On a similar note, he said that his advice to young people starting out in their working life or thinking about their careers is to “find something that you are passionate about”.
Theo said that he is an “archetypal shopkeeper” whose favourite pastime is to speak to customers, employees, and managers of other shops to learn and understand as much as he can. He said that “the high street is not dead, and it isn’t going to die”. He said that online shopping has become much more prominent, however, the easing of COVID-19 restrictions has shown how much people value physically going into shops. He also called for a modernisation of the UK tax system to ease the burden on small businesses, but to also ensure that the tax system better deals with those making lots of money online.
Theo was also asked about his Small Business Sunday (SBS) initiative that sees him ‘retweet’ six small businesses each week. Theo explained that SBS was born out of his passion for small businesses and a realisation about how helpful his social media reach could be for small businesses, so he decided to help give them a boost through exposure. He said that SBS has grown to become a network of over 3,000 small businesses that help each other out and have organised conferences together.
He also spoke about just how important small businesses are to the UK economy, making up around half of UK GDP. However, he said that more support should be given to small businesses and that half of all small businesses fail in the first two years.

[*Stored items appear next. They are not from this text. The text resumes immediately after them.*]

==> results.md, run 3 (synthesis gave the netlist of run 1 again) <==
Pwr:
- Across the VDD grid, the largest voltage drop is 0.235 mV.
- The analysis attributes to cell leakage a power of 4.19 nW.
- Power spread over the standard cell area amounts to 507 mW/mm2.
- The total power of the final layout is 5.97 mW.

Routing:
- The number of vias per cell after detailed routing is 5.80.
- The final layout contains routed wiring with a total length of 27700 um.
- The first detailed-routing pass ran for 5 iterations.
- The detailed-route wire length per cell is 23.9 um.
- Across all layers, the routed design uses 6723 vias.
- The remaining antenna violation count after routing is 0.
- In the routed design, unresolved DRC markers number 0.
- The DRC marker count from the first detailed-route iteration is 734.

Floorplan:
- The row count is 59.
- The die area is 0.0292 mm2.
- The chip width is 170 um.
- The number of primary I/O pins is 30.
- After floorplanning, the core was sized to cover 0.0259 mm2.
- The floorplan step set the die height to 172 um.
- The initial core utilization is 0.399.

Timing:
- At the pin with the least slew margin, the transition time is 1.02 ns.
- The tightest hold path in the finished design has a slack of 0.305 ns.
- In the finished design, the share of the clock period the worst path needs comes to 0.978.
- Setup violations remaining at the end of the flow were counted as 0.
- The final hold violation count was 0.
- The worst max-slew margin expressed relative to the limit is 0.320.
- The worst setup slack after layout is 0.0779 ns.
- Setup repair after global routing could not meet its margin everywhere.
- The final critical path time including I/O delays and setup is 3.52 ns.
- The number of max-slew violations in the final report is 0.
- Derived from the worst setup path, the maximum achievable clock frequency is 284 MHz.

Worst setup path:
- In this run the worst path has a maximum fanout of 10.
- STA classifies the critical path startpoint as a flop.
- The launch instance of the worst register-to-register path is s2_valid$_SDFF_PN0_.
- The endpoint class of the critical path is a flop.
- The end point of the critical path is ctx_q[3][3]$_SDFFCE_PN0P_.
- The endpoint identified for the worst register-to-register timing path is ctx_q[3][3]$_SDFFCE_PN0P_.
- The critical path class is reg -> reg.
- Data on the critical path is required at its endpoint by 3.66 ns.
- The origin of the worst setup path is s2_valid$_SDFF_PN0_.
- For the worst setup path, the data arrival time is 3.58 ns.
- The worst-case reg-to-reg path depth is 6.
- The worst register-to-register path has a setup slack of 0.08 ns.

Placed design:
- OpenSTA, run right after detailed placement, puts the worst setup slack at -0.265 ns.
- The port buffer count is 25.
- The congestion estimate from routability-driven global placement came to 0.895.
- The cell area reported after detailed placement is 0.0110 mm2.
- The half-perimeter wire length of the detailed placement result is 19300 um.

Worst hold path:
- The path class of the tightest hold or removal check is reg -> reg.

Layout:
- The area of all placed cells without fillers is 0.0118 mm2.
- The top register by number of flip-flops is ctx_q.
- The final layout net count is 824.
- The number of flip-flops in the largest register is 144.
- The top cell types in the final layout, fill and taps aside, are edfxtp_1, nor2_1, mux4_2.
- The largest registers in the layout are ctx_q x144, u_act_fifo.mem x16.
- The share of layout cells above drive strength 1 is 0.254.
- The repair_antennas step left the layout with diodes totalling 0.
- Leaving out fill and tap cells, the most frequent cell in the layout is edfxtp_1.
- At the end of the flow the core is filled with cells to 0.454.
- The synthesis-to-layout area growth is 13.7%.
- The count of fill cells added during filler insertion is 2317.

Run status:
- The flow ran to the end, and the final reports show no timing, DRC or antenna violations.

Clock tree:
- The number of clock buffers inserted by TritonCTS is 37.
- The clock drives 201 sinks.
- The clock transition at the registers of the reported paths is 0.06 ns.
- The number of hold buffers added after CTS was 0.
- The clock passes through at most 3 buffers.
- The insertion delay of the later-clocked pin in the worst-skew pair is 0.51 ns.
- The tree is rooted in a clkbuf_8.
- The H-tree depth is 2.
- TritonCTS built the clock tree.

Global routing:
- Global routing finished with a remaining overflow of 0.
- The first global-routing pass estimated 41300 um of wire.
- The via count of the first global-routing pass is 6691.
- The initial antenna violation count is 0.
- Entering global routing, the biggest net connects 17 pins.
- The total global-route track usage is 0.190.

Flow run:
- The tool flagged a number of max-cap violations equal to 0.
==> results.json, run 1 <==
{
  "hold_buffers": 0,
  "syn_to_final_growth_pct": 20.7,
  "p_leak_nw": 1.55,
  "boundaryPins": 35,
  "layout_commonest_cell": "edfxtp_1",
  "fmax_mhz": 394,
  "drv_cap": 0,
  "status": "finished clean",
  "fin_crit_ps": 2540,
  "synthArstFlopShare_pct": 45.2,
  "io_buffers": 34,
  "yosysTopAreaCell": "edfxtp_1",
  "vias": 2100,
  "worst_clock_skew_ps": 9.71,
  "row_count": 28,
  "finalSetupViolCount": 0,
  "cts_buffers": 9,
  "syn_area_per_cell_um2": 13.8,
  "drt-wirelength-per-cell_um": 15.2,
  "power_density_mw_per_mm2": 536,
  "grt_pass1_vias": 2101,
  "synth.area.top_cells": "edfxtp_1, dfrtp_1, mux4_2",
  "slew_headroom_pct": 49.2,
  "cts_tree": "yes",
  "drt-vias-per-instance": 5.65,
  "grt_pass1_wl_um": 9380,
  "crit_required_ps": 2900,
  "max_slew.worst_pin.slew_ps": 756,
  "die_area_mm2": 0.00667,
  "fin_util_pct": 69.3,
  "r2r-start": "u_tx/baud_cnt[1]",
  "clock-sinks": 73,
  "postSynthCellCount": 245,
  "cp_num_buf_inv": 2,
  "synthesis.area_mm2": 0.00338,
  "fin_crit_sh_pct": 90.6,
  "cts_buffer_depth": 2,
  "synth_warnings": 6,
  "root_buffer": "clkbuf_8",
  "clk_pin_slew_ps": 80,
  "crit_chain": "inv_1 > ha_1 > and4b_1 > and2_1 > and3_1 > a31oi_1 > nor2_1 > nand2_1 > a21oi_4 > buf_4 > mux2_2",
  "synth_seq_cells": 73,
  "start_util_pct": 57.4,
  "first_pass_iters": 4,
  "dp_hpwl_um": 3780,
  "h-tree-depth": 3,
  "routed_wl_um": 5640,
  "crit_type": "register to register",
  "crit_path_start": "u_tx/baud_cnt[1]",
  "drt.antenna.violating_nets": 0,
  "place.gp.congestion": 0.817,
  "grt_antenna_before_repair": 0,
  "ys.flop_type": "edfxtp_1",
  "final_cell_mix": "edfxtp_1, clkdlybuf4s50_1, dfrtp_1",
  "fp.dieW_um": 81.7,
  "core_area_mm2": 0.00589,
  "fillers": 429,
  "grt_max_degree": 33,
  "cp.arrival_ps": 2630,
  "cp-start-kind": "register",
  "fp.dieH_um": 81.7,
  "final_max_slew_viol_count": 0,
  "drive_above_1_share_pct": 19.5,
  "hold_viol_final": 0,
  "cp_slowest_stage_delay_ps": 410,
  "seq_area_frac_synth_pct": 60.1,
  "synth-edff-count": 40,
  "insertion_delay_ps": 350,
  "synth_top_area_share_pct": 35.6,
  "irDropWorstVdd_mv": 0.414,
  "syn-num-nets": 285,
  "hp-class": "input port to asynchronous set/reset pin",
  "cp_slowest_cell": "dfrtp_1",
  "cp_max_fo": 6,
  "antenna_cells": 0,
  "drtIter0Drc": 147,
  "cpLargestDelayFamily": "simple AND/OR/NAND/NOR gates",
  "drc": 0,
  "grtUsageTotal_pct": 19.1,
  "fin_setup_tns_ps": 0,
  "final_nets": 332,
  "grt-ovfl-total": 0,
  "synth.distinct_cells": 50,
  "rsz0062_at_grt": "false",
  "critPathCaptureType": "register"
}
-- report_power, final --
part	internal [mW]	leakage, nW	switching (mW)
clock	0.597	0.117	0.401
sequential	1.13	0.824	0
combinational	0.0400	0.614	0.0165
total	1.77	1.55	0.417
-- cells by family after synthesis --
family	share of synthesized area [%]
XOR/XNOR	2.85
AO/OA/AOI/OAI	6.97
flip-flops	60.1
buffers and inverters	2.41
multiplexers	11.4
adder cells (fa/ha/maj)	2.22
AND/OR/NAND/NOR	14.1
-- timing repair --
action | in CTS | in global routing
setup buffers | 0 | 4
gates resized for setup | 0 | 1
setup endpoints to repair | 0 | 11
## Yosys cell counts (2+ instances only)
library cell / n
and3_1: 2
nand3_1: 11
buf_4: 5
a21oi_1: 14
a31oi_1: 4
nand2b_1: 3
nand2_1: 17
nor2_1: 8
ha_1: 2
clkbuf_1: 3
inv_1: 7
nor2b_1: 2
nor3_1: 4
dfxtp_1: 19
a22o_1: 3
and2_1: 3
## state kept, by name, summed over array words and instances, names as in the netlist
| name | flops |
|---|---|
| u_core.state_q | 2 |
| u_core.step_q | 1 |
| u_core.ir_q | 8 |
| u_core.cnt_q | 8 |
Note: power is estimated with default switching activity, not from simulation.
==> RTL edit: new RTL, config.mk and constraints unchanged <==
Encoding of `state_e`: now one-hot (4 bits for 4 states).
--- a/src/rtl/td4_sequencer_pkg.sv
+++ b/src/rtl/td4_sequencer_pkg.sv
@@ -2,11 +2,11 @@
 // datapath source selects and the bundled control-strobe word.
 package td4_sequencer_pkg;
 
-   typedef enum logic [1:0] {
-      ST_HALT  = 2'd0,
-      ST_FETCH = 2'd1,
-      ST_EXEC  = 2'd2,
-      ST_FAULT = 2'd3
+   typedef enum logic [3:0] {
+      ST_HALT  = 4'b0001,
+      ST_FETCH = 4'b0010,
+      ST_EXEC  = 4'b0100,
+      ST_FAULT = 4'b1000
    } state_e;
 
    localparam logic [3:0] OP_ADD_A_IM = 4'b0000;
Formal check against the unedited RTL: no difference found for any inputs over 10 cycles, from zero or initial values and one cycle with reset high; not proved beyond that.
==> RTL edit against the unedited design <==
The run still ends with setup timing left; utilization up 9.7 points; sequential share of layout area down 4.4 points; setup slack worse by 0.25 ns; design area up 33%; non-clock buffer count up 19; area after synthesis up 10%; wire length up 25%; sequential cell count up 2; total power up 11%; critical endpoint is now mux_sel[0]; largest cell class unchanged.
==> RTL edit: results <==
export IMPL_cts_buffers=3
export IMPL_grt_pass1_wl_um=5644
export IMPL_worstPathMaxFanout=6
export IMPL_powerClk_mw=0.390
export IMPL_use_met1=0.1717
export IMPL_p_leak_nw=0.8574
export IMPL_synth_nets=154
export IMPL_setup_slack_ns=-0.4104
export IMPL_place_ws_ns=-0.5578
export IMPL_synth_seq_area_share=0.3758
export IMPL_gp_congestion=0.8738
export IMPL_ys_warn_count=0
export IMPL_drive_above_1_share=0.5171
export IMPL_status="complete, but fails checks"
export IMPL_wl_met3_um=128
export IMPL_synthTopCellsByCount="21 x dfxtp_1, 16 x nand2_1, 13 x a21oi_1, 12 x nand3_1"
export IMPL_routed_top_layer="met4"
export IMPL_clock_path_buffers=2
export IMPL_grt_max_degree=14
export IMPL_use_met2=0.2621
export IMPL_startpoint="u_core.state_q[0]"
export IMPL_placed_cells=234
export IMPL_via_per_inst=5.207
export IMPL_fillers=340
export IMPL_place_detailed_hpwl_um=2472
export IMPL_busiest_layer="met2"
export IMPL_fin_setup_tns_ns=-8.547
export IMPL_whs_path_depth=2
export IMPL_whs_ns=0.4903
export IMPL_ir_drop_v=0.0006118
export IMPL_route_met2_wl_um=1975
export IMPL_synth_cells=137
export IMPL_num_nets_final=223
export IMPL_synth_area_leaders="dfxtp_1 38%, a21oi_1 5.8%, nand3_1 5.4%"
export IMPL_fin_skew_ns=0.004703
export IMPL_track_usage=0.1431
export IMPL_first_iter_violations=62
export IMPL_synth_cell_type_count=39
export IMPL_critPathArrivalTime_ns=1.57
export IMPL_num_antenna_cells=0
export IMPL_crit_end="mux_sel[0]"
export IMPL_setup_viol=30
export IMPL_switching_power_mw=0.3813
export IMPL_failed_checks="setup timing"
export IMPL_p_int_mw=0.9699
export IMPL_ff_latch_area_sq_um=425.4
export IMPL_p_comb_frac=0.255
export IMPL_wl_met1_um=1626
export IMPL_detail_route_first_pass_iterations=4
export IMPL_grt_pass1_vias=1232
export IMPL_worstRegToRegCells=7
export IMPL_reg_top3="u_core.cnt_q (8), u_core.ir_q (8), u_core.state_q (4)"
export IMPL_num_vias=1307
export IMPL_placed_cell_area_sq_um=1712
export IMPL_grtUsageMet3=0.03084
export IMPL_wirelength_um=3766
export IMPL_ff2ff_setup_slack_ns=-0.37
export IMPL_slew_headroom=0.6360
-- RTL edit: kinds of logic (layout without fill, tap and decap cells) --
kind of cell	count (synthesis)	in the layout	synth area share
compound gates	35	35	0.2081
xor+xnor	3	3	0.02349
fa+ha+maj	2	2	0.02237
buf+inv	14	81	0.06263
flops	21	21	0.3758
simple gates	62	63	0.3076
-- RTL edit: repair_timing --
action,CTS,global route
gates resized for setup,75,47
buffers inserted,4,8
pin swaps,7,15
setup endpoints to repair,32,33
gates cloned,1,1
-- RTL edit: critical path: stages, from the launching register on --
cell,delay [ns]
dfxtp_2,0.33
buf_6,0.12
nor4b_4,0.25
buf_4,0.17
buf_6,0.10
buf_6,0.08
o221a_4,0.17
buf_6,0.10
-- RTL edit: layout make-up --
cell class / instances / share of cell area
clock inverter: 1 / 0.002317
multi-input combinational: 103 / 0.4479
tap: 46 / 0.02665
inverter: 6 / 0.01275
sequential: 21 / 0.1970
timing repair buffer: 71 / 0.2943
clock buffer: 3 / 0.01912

He, therefore, emphasised the importance of cashflow when starting a new business, saying that a common mistake that people make is prioritising profit over cashflow. He also encouraged people not to seek early start-up investment from “Friends, Fools or Family”, but instead to seek out people that will truly challenge their business idea.
Dragons’ Den and Millwall FC
Theo said that he didn’t know what to expect when he signed up for Dragons’ Den, but he loved his time on the show and revealed that he is going to returning to the programme this Sunday evening. He said that Dragons’ Den showed the public that business is primarily about common sense and doesn’t have to be complicated. Theo said he learned so much from his time on the programme and feels that it inspired many entrepreneurs across Britain.
He also discussed his time as chairman of Millwall FC between 1997-2005. During his stint as Chairman, Millwall were promoted from the third division to the championship, reached a FA Cup final, and even qualified for European football for the first time in their history. Theo said that despite being a Manchester United fan, he started going to watch Millwall FC when he moved in with his future wife near their ground in south London. Later in life he was approached when the club were in administration and told that they were about to be completely shut down as a club. His passion inspired him to help out and he became chairman of the club. He guided them out of administration and to a remarkably successful period in the club’s history.
Asked about his feelings towards his Cypriot identity and heritage, Theo said that he was incredibly proud of being Cypriot. He said that Cypriots are smart, hardworking, sharp and passionate – “maybe too passionate at times”. Theo added, “there isn’t another nation that is as generous as us [Cypriots]”. He also said that he thinks “Cypriots punch above our weight but we can punch even higher”.
The High Commissioner of the Republic of Cyprus in the UK, Mr Andreas Kakouris, closed the event by thanking Theo Paphitis for sharing his story and also highlighted how his passion stands out in everything he says and does. He also acknowledged how difficult it must have been for Theo to struggle at school and said that, as the High Commissioner for Cyprus, he’s incredibly proud of Theo’s achievements.